Помню, для знакомства Игнатий Дмитриевич заставил нас по очереди вслух читать «Дубровского». Почти все бубнили невнятно, спотыкались. По ходу чтения почти для каждого ученика приговор безапелляционный звучал. «Болван! Дубина! Кто тебе отличные оценки ставил? Тебе во втором классе учиться!..» И так каждому, каждому. А в итоге говорит: «Только один парень из вас читает ничего, прилично…»

А парень этот — я! Первый раз меня кто-то похвалил! Дальше уж я на его уроках — из кожи лез. Впрочем, и другие ребята тоже. Я же на уроках у него стал завзятым чтецом.

Между тем к тому времени, как мы встретились, я сидел третий год в пятом классе. Из-за арифметики и других точных наук. Зато история, литература, русский язык, география у меня шли прилично. Но естественные предметы не давались — даже посредственных оценок по ним не имел. Он как-то сказал мне: «Вроде у тебя есть некоторые данные, способности… Вон уже и ловеласничаешь, совсем скоро взрослым станешь. Подумай и задумайся над своим будущим. Ведь если тебя недоучкой из детдома шуганут, чего делать-то будешь, как выкрутишься?..»

Я его услышал и вроде как испугался за себя. Он это увидел и оценил.

По его поручительству меня из пятого в шестой класс пересадили. Стал налегать, стараться. Учителя это заметили и, видя мое желание «выпутаться», начали помогать, тянуть. Ну и вытянули и в геометрии, и в физике меня на «трояки». Шестой класс я закончил.

Вот и получается, что по-настоящему я учился только в первом и шестом классе. И там, и там, как полагается, по году. И там, и там — встретил заинтересованность во мне учителя. В остальных классах сиживал по два года, потому и освоил за десять лет всего лишь шесть классов.
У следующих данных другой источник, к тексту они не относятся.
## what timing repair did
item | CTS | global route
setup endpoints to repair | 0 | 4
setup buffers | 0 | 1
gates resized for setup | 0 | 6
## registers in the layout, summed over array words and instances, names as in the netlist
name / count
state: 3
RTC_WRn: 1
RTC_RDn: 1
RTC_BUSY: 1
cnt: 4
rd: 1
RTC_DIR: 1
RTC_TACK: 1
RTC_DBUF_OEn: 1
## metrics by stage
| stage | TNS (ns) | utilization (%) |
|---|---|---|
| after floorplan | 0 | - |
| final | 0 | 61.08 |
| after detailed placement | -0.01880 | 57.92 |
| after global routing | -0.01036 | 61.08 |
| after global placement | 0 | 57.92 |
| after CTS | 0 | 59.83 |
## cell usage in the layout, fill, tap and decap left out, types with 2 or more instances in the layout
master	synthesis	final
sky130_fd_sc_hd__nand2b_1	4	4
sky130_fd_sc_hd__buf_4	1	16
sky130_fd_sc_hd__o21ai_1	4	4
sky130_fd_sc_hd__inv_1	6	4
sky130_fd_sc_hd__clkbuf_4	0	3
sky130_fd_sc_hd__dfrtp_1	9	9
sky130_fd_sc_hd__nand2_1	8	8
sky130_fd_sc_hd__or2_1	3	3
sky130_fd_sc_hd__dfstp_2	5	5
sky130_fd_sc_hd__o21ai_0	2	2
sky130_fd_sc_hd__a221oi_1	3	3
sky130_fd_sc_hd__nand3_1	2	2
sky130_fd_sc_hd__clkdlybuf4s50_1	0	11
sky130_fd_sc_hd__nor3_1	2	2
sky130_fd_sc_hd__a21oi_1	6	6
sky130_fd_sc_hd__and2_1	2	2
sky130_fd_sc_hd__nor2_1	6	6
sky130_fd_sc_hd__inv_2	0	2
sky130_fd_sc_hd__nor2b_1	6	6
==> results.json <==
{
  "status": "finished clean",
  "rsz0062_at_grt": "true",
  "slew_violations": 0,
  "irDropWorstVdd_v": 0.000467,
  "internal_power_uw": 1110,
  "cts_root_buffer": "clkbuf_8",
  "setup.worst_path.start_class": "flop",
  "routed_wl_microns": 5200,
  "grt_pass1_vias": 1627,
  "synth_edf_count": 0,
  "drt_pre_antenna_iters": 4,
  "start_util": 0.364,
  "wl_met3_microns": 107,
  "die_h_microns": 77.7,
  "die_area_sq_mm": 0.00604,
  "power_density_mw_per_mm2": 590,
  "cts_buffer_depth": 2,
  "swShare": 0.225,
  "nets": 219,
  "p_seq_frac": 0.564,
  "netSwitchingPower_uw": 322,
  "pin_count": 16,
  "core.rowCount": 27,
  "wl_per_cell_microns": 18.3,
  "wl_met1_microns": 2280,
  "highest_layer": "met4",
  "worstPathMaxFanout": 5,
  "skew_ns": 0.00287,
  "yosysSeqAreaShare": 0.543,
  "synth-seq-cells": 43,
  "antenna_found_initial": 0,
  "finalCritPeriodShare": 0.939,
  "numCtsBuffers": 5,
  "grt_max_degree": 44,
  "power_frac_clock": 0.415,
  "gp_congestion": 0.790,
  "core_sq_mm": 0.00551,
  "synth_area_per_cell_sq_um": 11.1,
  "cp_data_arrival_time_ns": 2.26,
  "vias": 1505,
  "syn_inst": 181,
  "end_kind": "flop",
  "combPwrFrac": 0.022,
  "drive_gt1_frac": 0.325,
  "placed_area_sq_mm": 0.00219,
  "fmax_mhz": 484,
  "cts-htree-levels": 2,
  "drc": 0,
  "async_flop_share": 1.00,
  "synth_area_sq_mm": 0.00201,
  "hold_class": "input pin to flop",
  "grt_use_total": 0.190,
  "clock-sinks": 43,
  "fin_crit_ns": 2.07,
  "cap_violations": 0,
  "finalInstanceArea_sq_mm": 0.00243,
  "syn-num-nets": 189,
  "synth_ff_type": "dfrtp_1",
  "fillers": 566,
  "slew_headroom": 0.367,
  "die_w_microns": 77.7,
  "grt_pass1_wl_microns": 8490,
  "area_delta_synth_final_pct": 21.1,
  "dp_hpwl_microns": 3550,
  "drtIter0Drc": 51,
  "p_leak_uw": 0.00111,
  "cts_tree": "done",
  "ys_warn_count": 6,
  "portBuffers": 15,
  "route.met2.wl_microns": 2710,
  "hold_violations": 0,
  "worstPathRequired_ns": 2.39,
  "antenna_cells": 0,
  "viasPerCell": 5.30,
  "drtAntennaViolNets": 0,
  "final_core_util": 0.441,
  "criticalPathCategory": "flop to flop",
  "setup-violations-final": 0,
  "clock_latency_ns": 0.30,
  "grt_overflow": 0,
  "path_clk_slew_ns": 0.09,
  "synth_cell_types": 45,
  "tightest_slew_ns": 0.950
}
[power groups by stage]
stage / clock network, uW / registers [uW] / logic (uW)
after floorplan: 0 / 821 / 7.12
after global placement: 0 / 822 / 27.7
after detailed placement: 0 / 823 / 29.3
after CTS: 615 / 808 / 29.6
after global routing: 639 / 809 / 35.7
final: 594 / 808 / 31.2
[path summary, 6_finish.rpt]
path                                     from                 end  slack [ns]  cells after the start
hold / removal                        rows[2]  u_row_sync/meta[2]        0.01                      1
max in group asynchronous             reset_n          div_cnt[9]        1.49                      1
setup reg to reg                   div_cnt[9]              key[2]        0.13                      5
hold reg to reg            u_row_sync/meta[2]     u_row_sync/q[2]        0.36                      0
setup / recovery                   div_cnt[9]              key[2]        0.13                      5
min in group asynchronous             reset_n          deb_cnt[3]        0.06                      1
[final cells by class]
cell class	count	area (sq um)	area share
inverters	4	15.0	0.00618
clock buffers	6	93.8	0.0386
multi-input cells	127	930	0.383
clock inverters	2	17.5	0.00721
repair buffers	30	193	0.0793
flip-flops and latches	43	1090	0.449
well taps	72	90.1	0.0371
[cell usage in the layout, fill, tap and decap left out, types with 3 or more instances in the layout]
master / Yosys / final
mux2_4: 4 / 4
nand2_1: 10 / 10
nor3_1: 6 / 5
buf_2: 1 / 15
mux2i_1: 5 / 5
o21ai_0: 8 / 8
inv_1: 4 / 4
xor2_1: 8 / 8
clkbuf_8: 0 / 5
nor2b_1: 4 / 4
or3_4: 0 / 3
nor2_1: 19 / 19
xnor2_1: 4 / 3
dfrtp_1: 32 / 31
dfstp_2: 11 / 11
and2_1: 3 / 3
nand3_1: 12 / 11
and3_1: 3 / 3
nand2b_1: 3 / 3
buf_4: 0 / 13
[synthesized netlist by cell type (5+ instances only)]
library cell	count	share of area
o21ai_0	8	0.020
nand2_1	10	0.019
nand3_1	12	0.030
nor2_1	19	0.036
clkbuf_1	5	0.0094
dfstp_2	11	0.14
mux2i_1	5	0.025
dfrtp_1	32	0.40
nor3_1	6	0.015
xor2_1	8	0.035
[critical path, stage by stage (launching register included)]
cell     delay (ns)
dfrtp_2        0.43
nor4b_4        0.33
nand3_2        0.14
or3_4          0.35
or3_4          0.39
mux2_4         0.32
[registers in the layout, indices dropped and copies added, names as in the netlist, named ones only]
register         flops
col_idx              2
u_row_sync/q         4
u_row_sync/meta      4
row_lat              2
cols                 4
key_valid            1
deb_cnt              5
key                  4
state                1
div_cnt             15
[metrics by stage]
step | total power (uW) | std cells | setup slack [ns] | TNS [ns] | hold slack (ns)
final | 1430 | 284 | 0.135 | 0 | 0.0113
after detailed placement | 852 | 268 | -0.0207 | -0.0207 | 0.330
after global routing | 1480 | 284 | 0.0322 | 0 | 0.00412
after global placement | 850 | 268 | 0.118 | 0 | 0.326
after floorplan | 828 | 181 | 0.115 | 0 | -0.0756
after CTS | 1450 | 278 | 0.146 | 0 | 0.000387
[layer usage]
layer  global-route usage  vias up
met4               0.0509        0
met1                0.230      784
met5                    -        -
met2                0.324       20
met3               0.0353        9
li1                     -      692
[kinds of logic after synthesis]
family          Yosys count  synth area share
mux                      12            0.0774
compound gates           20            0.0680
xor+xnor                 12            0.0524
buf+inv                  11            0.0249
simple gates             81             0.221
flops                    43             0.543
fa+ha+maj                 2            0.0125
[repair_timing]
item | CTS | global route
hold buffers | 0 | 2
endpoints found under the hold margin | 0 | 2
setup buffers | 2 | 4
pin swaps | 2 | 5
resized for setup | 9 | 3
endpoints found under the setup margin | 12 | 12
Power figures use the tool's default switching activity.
— Но секрет-то, секрет Рождественского в чем?

— Повторяю тебе, он был придирчивым, легко взрывался до ругани, но воспринимал нас людьми себе равными. Мы все это понимали и ценили. Он ругался от неравнодушия, он как бы был в нас, в судьбах наших заинтересован.

Ну, как бабушка — ругается, она ведь не со зла. И наказывает даже, но из чувства справедливости, желая внуку ума-разума… Он стал тоже родным нам человеком. И Соколов также к нам был настроен.

Конечно, имели значение и обстоятельства севера. Длинная зима, податься некуда; город, заваленный снегом. Жили от парохода до парохода, то есть от июня одного года до июня другого. Самолеты летали только почтовые, связи с Большой землей нет.

А специфика северных школ в тридцатые — крепкие учителя из числа ссыльных или скрывающихся, недобитых интеллигентов. Выживали вместе. Ребятишки и взрослые в школе весь день, увлечены каким-нибудь творчеством. Шутка ли, даже фотодело желающие осваивали. За свои россказни и «исключительные артистические способности» я был призван в драмкружок. Впервые тогда я переступил порог Дворца пионеров. Правда, учитель слово с меня взял, что на учебе мои театральные увлечения не отразятся.

Впервые рояль увидел там, во Дворце пионеров. Меня потрясла сама его внешняя фактура. Я погладил его. А когда на нем заиграли, чуть не умер от разрыва сердца. Как много густого, сочного звука!